• Material for this exercise:
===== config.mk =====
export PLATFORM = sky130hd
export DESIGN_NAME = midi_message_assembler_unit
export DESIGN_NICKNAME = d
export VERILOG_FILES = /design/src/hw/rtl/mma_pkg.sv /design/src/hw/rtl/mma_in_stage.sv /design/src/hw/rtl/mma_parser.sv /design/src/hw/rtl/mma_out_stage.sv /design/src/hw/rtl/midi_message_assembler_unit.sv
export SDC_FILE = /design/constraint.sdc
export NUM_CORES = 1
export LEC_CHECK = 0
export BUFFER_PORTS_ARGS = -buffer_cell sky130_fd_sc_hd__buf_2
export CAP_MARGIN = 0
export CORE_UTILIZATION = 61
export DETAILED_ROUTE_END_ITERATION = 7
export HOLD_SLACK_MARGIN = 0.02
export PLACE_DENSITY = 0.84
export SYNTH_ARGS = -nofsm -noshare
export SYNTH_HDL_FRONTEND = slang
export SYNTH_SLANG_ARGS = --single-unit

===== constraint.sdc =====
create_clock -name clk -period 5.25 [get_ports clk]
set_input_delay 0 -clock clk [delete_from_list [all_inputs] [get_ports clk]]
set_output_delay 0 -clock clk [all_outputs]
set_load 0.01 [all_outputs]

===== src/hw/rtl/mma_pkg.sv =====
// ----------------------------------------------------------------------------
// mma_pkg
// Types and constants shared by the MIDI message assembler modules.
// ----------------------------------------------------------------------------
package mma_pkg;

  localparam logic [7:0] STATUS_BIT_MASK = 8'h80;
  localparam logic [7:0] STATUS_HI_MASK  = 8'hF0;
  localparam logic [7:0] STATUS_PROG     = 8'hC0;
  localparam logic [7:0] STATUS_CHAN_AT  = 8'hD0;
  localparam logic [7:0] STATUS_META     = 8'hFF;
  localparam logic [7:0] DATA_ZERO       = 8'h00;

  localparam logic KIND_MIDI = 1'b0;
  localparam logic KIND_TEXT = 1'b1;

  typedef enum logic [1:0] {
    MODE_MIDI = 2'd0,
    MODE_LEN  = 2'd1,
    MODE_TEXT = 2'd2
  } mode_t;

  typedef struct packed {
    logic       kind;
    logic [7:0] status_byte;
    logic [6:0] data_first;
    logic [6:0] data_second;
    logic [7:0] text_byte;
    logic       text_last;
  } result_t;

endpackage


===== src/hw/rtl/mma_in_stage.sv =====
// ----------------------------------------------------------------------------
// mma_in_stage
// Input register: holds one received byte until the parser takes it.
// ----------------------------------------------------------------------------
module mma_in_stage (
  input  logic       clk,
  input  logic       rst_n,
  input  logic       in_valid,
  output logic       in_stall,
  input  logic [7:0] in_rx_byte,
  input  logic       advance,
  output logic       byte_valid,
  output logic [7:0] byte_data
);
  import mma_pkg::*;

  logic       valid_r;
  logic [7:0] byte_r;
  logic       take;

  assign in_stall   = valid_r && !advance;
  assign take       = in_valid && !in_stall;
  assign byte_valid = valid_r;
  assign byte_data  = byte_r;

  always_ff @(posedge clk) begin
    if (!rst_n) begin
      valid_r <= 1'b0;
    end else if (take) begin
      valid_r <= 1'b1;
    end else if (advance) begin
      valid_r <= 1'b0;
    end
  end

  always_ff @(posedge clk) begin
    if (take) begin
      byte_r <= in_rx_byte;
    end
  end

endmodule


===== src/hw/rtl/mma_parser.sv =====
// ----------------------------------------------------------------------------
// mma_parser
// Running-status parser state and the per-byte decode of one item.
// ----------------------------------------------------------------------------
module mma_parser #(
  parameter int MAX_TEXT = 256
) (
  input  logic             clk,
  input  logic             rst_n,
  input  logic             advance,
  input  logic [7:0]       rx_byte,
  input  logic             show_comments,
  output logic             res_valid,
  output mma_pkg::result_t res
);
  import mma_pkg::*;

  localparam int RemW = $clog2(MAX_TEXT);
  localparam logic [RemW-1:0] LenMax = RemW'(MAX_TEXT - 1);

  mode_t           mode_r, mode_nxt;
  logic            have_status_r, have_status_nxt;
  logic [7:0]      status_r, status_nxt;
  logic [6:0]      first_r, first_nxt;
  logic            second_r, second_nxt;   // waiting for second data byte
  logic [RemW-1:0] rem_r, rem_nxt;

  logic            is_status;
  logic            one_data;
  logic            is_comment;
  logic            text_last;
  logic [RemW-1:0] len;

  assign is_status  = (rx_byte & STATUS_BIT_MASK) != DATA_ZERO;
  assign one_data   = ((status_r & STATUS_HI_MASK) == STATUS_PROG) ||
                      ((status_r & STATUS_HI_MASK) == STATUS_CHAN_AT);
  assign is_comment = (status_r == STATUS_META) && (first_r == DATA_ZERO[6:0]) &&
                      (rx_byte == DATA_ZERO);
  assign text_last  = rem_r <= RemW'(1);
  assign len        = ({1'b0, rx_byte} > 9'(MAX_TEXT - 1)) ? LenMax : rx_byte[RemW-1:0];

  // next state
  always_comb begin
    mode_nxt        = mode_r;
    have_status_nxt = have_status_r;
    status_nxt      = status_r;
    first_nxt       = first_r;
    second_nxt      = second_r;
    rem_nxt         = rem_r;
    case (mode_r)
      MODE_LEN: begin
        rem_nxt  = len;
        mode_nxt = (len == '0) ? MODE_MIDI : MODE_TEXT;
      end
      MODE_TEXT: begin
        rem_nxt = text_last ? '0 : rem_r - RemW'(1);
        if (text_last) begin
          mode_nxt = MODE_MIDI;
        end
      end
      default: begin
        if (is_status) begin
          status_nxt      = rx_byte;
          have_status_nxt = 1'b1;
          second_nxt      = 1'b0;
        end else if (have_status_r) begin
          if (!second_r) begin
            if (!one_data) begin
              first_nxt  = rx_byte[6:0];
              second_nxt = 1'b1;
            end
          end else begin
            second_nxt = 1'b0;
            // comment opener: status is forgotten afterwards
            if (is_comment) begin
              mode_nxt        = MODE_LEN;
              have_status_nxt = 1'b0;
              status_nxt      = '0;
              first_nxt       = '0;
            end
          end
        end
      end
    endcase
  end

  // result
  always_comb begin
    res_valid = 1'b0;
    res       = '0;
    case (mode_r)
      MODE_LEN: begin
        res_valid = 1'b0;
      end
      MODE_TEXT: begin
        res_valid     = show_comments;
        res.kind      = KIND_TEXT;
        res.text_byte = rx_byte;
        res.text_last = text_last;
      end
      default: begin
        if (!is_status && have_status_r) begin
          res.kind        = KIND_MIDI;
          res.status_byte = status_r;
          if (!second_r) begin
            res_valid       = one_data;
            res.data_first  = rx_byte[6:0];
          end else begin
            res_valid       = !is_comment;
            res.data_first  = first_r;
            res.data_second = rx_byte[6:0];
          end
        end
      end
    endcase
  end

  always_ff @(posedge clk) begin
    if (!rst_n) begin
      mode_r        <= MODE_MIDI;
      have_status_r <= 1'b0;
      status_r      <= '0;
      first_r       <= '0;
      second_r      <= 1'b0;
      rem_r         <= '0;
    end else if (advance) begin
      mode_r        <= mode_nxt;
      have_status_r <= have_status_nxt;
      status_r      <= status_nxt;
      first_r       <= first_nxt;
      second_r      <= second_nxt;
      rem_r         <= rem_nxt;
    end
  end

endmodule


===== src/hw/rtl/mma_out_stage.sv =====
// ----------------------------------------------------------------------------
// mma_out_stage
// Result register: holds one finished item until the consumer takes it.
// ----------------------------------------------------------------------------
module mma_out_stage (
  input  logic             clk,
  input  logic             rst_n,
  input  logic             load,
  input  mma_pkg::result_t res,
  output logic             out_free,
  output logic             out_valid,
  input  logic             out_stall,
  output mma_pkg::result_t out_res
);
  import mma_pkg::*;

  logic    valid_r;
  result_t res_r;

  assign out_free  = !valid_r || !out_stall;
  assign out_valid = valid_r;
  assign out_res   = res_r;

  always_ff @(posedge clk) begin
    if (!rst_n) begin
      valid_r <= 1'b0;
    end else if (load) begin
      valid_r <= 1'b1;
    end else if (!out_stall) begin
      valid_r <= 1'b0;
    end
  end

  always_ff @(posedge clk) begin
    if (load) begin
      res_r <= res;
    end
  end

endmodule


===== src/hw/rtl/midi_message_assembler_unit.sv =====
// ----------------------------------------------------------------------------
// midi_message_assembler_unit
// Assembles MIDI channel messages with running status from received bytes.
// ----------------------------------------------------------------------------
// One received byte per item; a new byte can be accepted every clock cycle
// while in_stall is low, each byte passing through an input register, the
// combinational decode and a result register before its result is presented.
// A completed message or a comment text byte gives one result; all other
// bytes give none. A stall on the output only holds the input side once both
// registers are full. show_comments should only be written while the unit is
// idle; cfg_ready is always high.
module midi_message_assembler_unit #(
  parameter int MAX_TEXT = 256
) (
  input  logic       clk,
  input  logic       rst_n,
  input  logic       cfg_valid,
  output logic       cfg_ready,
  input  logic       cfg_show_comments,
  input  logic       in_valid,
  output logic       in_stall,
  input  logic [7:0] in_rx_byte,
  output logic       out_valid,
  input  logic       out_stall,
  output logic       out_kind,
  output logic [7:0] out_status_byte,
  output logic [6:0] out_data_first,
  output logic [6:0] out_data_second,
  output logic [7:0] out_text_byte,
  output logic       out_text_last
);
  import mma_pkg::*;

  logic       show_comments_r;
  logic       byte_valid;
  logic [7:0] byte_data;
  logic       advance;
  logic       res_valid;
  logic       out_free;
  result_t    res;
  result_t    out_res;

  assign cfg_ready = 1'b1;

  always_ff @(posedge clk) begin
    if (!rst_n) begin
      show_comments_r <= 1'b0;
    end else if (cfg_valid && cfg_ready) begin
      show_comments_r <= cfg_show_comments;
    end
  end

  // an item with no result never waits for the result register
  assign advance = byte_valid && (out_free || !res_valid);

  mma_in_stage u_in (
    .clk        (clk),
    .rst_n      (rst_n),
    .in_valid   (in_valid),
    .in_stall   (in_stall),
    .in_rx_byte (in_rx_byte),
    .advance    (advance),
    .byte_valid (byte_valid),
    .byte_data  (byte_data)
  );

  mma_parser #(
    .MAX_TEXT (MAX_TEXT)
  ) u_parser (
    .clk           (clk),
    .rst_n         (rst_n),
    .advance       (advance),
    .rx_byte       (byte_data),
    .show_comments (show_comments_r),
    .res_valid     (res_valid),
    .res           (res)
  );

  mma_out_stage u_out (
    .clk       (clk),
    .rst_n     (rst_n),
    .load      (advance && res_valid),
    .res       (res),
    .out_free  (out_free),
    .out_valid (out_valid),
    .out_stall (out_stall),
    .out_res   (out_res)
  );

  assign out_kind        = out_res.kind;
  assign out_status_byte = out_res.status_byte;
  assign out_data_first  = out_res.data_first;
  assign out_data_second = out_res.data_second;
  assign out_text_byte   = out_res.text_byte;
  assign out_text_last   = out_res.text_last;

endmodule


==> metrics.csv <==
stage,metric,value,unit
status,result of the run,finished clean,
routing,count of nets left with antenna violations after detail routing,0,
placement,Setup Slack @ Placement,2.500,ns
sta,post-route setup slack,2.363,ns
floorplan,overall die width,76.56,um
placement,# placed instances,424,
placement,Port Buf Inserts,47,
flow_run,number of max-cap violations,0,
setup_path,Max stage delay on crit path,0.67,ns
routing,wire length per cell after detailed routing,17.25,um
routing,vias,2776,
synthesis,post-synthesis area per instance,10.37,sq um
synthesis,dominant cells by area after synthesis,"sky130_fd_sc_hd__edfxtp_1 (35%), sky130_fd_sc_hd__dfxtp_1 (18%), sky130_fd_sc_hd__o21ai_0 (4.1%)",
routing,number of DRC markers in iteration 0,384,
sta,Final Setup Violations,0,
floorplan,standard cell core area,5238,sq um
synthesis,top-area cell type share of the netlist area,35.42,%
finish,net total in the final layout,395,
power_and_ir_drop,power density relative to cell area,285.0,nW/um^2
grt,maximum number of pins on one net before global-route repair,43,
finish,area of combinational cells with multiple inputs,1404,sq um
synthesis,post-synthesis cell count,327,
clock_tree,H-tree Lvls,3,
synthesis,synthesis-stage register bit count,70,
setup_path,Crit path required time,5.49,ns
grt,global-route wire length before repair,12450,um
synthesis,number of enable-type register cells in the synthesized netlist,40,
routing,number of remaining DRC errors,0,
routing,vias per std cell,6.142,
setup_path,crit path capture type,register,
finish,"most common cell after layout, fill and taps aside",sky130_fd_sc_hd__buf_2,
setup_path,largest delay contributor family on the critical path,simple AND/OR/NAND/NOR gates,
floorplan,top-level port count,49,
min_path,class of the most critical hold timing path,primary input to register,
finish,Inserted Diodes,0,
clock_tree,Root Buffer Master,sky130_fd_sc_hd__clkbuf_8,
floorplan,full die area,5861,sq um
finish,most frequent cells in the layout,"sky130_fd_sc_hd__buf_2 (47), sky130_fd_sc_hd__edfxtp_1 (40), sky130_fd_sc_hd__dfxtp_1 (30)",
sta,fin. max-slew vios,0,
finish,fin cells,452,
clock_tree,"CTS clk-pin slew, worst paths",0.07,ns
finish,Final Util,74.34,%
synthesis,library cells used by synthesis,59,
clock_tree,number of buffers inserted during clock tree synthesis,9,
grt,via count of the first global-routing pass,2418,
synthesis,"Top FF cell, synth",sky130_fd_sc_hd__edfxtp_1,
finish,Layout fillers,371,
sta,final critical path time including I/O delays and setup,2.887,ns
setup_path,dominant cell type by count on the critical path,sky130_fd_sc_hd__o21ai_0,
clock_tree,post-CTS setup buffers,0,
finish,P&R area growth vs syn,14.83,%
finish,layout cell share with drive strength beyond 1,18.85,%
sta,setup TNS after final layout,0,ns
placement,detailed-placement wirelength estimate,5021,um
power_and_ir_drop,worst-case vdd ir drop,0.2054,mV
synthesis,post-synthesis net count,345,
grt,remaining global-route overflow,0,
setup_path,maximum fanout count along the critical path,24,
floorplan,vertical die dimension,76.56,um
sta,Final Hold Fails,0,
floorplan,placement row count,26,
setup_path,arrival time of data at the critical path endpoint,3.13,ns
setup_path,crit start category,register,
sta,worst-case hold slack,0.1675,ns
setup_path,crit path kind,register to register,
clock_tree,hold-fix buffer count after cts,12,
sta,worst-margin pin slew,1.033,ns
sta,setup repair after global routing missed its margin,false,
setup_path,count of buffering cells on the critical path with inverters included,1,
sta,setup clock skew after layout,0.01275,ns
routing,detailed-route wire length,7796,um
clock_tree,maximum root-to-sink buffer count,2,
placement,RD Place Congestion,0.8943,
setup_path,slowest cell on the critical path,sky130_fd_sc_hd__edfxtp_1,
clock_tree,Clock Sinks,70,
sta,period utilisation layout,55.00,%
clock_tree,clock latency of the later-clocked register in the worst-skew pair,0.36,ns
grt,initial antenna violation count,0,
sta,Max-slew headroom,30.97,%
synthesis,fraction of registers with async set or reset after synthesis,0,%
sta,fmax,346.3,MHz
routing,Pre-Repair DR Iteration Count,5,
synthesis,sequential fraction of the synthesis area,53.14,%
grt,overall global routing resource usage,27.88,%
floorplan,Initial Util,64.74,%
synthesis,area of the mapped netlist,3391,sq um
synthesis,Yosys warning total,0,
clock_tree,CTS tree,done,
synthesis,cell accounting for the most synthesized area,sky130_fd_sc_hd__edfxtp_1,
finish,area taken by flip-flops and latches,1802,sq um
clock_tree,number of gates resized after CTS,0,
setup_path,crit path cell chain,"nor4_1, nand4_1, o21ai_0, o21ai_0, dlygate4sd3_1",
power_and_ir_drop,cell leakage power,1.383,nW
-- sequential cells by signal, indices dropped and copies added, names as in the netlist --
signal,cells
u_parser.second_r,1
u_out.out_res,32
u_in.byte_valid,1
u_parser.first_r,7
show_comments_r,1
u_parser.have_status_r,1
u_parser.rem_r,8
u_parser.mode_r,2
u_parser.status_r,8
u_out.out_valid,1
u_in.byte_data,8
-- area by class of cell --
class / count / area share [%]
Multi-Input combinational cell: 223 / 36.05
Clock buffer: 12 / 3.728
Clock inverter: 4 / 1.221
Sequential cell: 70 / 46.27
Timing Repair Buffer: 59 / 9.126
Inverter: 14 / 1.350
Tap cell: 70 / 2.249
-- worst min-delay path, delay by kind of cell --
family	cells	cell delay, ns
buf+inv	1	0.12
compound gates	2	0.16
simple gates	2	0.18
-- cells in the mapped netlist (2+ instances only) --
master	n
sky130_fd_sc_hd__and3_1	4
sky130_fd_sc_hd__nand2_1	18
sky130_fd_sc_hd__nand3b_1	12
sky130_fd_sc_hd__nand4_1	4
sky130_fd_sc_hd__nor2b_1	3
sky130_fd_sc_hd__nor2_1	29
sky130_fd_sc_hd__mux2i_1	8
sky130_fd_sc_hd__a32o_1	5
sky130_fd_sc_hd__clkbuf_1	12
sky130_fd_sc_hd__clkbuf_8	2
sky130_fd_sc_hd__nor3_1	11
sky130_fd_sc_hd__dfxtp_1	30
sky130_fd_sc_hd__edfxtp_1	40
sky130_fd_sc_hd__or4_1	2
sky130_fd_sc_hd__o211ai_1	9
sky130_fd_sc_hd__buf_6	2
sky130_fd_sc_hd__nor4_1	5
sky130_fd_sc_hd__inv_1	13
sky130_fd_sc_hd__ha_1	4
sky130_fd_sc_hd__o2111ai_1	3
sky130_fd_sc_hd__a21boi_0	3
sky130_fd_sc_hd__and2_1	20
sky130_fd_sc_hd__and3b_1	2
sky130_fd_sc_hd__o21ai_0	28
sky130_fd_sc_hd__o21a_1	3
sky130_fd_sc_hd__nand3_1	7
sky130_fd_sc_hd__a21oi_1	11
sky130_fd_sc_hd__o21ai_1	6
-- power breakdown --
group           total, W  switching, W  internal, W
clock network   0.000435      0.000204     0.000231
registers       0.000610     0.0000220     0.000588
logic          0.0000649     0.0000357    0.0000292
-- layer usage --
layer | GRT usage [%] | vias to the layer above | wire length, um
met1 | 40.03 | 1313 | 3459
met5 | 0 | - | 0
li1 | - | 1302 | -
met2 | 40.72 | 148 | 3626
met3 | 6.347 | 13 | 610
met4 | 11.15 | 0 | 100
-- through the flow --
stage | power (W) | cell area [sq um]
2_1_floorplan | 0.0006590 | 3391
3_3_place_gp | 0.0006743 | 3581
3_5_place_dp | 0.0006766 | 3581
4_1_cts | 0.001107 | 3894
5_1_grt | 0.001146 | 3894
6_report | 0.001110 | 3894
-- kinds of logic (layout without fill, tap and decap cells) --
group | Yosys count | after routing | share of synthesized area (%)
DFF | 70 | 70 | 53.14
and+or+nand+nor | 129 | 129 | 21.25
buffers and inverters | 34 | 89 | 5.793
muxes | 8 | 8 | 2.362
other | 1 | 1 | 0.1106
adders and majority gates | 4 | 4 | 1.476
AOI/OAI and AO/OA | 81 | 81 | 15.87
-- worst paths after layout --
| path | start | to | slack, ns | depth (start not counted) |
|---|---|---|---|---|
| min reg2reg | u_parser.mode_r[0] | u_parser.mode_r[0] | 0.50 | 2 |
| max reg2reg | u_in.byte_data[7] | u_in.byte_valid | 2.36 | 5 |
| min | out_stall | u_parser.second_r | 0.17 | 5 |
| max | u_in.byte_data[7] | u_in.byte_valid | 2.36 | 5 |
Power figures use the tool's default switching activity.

• Requirement: Starting at the line above that contains "class / count / area share [%]", write out each line exactly until the line that contains "5_1_grt | 0.001146 | 3894" has been written, and stop there.

• Final answer:
class / count / area share [%]
Multi-Input combinational cell: 223 / 36.05
Clock buffer: 12 / 3.728
Clock inverter: 4 / 1.221
Sequential cell: 70 / 46.27
Timing Repair Buffer: 59 / 9.126
Inverter: 14 / 1.350
Tap cell: 70 / 2.249
-- worst min-delay path, delay by kind of cell --
family	cells	cell delay, ns
buf+inv	1	0.12
compound gates	2	0.16
simple gates	2	0.18
-- cells in the mapped netlist (2+ instances only) --
master	n
sky130_fd_sc_hd__and3_1	4
sky130_fd_sc_hd__nand2_1	18
sky130_fd_sc_hd__nand3b_1	12
sky130_fd_sc_hd__nand4_1	4
sky130_fd_sc_hd__nor2b_1	3
sky130_fd_sc_hd__nor2_1	29
sky130_fd_sc_hd__mux2i_1	8
sky130_fd_sc_hd__a32o_1	5
sky130_fd_sc_hd__clkbuf_1	12
sky130_fd_sc_hd__clkbuf_8	2
sky130_fd_sc_hd__nor3_1	11
sky130_fd_sc_hd__dfxtp_1	30
sky130_fd_sc_hd__edfxtp_1	40
sky130_fd_sc_hd__or4_1	2
sky130_fd_sc_hd__o211ai_1	9
sky130_fd_sc_hd__buf_6	2
sky130_fd_sc_hd__nor4_1	5
sky130_fd_sc_hd__inv_1	13
sky130_fd_sc_hd__ha_1	4
sky130_fd_sc_hd__o2111ai_1	3
sky130_fd_sc_hd__a21boi_0	3
sky130_fd_sc_hd__and2_1	20
sky130_fd_sc_hd__and3b_1	2
sky130_fd_sc_hd__o21ai_0	28
sky130_fd_sc_hd__o21a_1	3
sky130_fd_sc_hd__nand3_1	7
sky130_fd_sc_hd__a21oi_1	11
sky130_fd_sc_hd__o21ai_1	6
-- power breakdown --
group           total, W  switching, W  internal, W
clock network   0.000435      0.000204     0.000231
registers       0.000610     0.0000220     0.000588
logic          0.0000649     0.0000357    0.0000292
-- layer usage --
layer | GRT usage [%] | vias to the layer above | wire length, um
met1 | 40.03 | 1313 | 3459
met5 | 0 | - | 0
li1 | - | 1302 | -
met2 | 40.72 | 148 | 3626
met3 | 6.347 | 13 | 610
met4 | 11.15 | 0 | 100
-- through the flow --
stage | power (W) | cell area [sq um]
2_1_floorplan | 0.0006590 | 3391
3_3_place_gp | 0.0006743 | 3581
3_5_place_dp | 0.0006766 | 3581
4_1_cts | 0.001107 | 3894
5_1_grt | 0.001146 | 3894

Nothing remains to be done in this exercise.